Sunset Park

Too many cooks spoil the broth? Not in Sunset Park

Cookbook of community recipes in planning stages

July 27, 2015 By Paula Katinas Brooklyn Daily Eagle
Tony Giordano is collecting recipes from Sunset Park residents for a new cookbook highlighting the cultural traditions of the neighborhood. Photo courtesy Giordano
Share this:

Over the years Sunset Park has been home to waves of immigrants, including Germans, Irish, Norwegians, Latinos, Asians and Eastern Europeans, many of whom brought recipes from their home countries with them when they arrived on U.S. shores and invented new culinary traditions in Brooklyn.

Imagine what kind of cookbook could be written about Sunset Park.

Well, Tony Giordano doesn’t have to imagine — he’s doing it.

Giordano, a longtime Sunset Park resident who founded the nonprofit civic organization Sunset Park Restoration, is collecting recipes for a cookbook. The book’s working title is “Sunset Park Cookbook.”

Subscribe to our newsletters

The collection of recipes is taking place through Sunset Parker, a Facebook group that is administered by Giordano. Sunset Parker, which posts historic old photos of Sunset Park’s past and posts news of politics, crime, truck traffic and other community issues, boasts 6,000 members.

A cookbook is a logical step in the group’s progression, according to Giordano, who said it highlights the proud history of Sunset Park’s immigrants.

“Food is central to each of our cultures and we thought what better way to define Sunset Park than to publish a cookbook,” he said.

“Each ethnic group has shared its culture and while some like to refer to our neighborhood as a ‘melting pot,’ we prefer a ‘mixed salad.’ We are made of many ingredients, creating this salad, but never losing the taste of individual ingredients,” said Peggy Breen, a Sunset Parker member who is a contributor to the new “Sunset Park Cookbook.”
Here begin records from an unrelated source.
## config.mk

```make
export PLATFORM = sky130hd
export DESIGN_NAME = rmc_master_clock_config
export DESIGN_NICKNAME = d
export VERILOG_FILES = /design/src/verilog/rmc_clk_decode.v /design/src/verilog/rmc_master_clock_config.v /design/src/verilog/rmc_serial_rx.v
export VERILOG_INCLUDE_DIRS = /design/src /design/src/include
export SDC_FILE = /design/constraint.sdc
export NUM_CORES = 1
export LEC_CHECK = 0
export CORE_ASPECT_RATIO = 1.25
export CORE_MARGIN = 8
export CORE_UTILIZATION = 54
export DETAILED_ROUTE_END_ITERATION = 8
export DONT_BUFFER_PORTS = 1
export PLACE_DENSITY = 0.84
export SYNTH_ARGS = -nofsm -noshare
export SYNTH_HDL_FRONTEND = slang
export SYNTH_SLANG_ARGS = --single-unit
```

## constraint.sdc

```tcl
create_clock -name i_sys_clk -period 2.04 [get_ports i_sys_clk]
set_input_delay 0.204 -clock i_sys_clk [delete_from_list [all_inputs] [get_ports i_sys_clk]]
set_output_delay 0.204 -clock i_sys_clk [all_outputs]
set_load 0.005 [all_outputs]
```
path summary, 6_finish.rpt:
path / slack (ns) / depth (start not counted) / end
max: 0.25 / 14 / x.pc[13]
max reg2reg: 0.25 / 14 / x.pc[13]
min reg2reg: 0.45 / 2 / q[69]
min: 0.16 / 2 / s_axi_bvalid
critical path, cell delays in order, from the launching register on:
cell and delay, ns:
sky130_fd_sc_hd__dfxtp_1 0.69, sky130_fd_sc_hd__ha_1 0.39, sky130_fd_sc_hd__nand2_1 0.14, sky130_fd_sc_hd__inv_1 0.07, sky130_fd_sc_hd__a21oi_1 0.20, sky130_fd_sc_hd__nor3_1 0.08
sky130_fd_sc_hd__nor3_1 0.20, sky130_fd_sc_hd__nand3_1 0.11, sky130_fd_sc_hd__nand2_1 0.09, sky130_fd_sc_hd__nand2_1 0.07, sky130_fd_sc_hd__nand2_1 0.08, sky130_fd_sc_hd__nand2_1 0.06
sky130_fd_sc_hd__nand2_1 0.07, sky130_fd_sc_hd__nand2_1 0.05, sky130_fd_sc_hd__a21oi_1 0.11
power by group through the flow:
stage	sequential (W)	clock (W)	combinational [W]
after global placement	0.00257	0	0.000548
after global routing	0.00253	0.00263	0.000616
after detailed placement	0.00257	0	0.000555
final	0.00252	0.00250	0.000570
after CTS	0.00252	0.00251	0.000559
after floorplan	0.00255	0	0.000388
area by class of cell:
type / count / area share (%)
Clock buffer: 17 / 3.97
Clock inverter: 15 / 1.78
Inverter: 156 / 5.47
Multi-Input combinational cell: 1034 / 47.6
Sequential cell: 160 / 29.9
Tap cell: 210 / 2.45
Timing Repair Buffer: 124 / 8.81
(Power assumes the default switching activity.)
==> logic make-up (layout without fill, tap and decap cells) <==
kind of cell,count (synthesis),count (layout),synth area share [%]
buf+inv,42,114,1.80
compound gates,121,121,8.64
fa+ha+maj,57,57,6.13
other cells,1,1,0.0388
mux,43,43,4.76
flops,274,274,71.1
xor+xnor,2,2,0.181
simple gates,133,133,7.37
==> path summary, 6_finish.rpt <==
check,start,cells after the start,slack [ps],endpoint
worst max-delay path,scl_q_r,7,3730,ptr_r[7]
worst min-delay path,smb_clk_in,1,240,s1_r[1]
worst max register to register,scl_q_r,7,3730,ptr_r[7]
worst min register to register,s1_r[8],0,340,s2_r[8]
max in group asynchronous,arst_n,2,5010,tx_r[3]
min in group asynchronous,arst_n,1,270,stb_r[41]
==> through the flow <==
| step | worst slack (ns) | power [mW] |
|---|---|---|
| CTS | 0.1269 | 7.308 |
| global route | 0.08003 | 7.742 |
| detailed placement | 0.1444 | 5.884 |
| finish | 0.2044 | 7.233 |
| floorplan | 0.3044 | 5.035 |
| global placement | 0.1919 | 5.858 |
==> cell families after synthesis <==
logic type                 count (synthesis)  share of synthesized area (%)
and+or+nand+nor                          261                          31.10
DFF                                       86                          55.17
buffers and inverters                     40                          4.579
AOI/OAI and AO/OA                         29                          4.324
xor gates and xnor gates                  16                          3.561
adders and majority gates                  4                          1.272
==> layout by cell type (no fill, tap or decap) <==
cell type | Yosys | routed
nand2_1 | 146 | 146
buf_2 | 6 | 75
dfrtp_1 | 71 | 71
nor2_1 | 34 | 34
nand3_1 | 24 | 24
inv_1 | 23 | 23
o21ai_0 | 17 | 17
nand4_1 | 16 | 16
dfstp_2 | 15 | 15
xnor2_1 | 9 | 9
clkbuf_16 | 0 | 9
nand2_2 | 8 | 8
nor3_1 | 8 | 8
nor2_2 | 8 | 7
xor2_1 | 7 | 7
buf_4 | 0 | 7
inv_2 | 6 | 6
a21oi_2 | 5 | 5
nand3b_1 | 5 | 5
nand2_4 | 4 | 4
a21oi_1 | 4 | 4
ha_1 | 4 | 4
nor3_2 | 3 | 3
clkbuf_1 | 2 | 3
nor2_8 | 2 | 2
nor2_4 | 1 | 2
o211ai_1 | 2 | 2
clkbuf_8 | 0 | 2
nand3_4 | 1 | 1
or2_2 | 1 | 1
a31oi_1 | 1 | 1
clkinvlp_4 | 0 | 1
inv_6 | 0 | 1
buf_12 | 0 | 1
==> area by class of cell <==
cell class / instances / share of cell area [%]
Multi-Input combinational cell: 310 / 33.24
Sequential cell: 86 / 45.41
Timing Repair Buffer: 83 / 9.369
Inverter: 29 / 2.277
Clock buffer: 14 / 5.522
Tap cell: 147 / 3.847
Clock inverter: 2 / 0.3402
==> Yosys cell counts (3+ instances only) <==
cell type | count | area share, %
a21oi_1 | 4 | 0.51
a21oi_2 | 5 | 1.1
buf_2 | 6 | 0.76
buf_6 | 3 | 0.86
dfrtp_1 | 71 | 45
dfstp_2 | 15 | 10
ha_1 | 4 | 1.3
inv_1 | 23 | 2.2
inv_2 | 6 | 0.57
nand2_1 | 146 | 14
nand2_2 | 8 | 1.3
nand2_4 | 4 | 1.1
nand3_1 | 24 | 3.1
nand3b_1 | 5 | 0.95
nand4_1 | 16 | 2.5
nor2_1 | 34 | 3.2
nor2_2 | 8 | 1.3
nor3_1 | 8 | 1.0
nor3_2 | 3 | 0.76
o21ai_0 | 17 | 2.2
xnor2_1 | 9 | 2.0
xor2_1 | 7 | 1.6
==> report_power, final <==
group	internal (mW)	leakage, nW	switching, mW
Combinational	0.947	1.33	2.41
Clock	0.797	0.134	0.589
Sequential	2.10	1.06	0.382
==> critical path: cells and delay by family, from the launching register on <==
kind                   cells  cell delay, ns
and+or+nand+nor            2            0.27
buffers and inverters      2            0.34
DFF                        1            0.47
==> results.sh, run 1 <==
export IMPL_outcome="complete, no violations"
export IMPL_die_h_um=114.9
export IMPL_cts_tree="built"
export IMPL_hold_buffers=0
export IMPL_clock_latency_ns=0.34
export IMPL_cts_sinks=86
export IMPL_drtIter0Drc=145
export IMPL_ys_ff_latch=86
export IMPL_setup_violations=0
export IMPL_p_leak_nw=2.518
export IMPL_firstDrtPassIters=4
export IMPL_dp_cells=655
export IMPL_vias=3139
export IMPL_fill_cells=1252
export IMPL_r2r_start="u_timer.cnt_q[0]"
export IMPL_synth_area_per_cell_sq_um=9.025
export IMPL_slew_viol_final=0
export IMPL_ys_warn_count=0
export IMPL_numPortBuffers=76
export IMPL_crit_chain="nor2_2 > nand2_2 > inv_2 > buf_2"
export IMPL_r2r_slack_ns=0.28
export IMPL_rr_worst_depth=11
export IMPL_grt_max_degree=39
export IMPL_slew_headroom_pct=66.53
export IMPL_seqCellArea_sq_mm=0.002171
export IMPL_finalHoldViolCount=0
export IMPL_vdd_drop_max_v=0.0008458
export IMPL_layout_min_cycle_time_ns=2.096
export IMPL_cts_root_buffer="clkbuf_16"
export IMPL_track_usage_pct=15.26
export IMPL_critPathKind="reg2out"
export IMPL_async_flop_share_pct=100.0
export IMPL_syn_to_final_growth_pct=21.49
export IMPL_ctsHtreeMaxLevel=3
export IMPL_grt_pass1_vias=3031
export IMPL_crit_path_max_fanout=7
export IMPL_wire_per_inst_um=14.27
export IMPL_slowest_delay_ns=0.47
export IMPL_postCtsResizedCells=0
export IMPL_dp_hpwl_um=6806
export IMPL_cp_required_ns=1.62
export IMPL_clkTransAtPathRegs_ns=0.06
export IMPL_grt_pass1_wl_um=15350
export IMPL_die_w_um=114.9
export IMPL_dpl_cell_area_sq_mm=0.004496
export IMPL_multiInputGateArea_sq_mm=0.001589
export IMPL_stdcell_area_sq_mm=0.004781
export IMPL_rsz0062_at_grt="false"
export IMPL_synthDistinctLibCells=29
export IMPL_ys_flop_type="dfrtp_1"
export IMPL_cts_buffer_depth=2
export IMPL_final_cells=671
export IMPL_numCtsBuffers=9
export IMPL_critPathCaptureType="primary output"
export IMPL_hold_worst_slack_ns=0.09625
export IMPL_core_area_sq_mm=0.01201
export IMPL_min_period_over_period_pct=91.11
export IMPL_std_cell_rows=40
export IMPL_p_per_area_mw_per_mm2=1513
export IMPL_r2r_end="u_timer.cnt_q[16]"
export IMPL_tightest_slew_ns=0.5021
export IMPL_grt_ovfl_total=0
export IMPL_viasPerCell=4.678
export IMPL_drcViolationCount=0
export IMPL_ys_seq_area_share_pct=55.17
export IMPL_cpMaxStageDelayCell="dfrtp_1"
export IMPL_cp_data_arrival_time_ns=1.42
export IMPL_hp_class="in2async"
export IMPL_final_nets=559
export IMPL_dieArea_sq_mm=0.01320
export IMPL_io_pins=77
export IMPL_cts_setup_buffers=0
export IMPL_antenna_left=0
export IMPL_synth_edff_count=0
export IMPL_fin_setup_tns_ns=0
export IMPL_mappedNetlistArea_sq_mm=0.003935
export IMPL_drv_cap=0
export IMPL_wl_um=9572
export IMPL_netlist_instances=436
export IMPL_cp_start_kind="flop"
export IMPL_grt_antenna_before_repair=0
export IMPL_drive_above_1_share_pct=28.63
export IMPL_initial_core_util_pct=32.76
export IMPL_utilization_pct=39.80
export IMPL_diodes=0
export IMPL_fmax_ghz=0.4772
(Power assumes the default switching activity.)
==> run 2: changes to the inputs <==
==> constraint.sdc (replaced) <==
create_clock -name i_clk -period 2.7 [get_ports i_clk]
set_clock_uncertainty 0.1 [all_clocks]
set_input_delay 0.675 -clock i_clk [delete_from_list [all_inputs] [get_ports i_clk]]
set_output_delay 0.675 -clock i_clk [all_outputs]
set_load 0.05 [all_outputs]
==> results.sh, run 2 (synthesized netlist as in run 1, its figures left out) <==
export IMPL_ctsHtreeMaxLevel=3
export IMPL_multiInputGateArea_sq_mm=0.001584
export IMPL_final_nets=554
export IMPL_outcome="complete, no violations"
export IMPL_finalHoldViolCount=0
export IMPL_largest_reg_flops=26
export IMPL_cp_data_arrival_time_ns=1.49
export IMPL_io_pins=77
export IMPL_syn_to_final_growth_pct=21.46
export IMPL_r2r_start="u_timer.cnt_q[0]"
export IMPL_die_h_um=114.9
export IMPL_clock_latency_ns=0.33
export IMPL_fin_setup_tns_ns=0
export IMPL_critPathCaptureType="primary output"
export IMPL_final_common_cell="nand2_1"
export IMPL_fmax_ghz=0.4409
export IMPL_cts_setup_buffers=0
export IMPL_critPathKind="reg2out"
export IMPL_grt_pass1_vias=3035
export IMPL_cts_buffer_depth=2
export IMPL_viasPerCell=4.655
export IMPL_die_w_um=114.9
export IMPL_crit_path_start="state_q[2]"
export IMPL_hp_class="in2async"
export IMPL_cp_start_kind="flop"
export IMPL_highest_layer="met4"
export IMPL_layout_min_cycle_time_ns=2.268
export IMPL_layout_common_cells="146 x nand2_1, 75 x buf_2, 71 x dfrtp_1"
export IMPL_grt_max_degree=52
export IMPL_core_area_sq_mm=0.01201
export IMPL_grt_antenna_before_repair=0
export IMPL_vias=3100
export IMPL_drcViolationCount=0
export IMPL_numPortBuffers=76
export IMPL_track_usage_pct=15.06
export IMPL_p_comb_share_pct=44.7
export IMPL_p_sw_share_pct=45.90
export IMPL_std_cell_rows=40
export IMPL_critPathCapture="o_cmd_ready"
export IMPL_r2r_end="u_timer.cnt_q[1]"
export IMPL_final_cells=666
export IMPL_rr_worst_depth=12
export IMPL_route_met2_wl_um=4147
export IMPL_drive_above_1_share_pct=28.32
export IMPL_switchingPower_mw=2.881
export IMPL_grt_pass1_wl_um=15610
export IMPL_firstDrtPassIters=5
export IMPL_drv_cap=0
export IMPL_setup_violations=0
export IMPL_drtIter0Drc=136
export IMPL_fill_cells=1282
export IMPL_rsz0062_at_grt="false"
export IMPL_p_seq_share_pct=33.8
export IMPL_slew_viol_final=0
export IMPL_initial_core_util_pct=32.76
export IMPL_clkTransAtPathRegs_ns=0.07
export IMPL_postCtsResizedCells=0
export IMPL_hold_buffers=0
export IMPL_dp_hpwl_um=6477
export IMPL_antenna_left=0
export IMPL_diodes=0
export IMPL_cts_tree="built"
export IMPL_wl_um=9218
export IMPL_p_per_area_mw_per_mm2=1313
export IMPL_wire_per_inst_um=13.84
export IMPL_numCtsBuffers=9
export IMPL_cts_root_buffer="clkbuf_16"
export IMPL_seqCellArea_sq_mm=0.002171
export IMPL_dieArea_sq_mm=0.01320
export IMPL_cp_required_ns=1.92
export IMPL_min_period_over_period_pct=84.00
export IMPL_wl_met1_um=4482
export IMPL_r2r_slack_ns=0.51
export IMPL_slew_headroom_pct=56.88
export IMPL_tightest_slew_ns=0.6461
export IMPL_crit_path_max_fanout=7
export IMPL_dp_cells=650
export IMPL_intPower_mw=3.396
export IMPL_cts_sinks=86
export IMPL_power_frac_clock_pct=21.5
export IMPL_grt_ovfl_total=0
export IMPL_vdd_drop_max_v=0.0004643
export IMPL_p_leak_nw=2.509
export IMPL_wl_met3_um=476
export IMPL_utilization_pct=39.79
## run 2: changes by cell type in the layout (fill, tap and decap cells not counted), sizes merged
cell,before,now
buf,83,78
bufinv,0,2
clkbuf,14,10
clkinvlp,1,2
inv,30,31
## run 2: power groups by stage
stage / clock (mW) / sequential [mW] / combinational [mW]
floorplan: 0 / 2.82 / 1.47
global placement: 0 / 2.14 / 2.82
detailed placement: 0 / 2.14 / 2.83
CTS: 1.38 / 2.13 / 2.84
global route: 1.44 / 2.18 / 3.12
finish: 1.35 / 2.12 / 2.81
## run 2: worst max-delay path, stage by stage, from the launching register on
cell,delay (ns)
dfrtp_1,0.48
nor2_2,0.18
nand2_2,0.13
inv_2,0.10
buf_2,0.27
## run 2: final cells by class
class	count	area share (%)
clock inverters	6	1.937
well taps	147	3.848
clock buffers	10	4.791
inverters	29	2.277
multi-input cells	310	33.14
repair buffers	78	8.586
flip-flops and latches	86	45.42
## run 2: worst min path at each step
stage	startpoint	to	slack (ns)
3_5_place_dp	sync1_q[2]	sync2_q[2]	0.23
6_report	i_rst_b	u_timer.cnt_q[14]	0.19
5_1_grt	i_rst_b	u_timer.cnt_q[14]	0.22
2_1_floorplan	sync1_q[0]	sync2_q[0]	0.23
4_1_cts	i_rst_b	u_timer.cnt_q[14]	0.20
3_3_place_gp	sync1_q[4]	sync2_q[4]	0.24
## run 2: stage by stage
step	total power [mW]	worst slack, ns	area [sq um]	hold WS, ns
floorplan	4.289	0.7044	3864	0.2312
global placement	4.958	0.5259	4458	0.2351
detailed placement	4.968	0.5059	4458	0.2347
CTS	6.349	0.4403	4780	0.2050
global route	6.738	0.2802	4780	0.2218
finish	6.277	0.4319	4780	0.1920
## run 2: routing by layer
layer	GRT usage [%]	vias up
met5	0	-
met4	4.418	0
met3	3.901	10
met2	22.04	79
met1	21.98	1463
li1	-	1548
## config.mk

```make
export PLATFORM = sky130hd
export DESIGN_NAME = mteis_top
export DESIGN_NICKNAME = d
export VERILOG_FILES = /design/src/pkg/mteis_pkg.sv /design/src/verilog/mteis_top.sv /design/src/verilog/mteis_crossing.sv /design/src/verilog/mteis_apb.sv
export VERILOG_INCLUDE_DIRS = /design/src /design/src/pkg
export SDC_FILE = /design/constraint.sdc
export NUM_CORES = 1
export LEC_CHECK = 0
export ABC_AREA = 1
export CAP_MARGIN = 20
export CORE_MARGIN = 3
export CORE_UTILIZATION = 60
export CTS_BUF_LIST = sky130_fd_sc_hd__clkbuf_8
export DETAILED_ROUTE_END_ITERATION = 6
export DONT_BUFFER_PORTS = 1
export GPL_TIMING_DRIVEN = 0
export PLACE_DENSITY = 0.72
export RECOVER_POWER = 100
export SLEW_MARGIN = 10
export SYNTH_ARGS = -nofsm -noshare
export SYNTH_HDL_FRONTEND = slang
export SYNTH_SLANG_ARGS = --single-unit
```

## constraint.sdc

```tcl
create_clock -name pclk -period 1.6 [get_ports pclk]
set_clock_uncertainty 0.05 [all_clocks]
set_input_delay 0.32 -clock pclk [delete_from_list [all_inputs] [get_ports pclk]]
set_output_delay 0.32 -clock pclk [all_outputs]
set_load 0.01 [all_outputs]
```
===== config.mk =====
export PLATFORM = sky130hd
export DESIGN_NAME = rfcd_top
export DESIGN_NICKNAME = d
export VERILOG_FILES = /design/src/rfcd_pkg.sv /design/src/rfcd_clk_div.sv /design/src/rfcd_fetch_wait.sv /design/src/rfcd_top.sv
export SDC_FILE = /design/constraint.sdc
export NUM_CORES = 1
export LEC_CHECK = 0
export BUFFER_PORTS_ARGS = -buffer_cell sky130_fd_sc_hd__buf_2
export CORE_ASPECT_RATIO = 1.1
export CORE_MARGIN = 2
export CORE_UTILIZATION = 40
export CTS_CLUSTER_SIZE = 12
export DETAILED_ROUTE_END_ITERATION = 8
export PLACE_DENSITY = 0.66
export SYNTH_ARGS = -nofsm -noshare
export SYNTH_HDL_FRONTEND = slang
export SYNTH_SLANG_ARGS = --single-unit

===== constraint.sdc =====
create_clock -name i_clk_sys -period 3.6 [get_ports i_clk_sys]
set_input_delay 0.72 -clock i_clk_sys [delete_from_list [all_inputs] [get_ports i_clk_sys]]
set_output_delay 0.72 -clock i_clk_sys [all_outputs]
set_load 0.01 [all_outputs]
Giordano has also created a website, where the recipes will be posted. “Until we have enough recipes we will be posting them on a webpage for folks to enjoy and experiment with,” he said.

Giordano said that he believes it will take approximately a year to complete the cookbook project.

He hopes to have every Sunset Park ethnic group represented with several recipes each, he said.

The boundaries of Sunset Park run roughly from the waterfront to Eighth Avenue and from 17th Street to 65th Street.

Among the immigrants who brought their rich culture to Sunset Park over the past 100 years are: Germans, Irish, African-Americans, Scandinavians, Italians, Poles, Greeks, Puerto Ricans, and more recently, Dominicans and people from Asia, Mexico and Central and South America. 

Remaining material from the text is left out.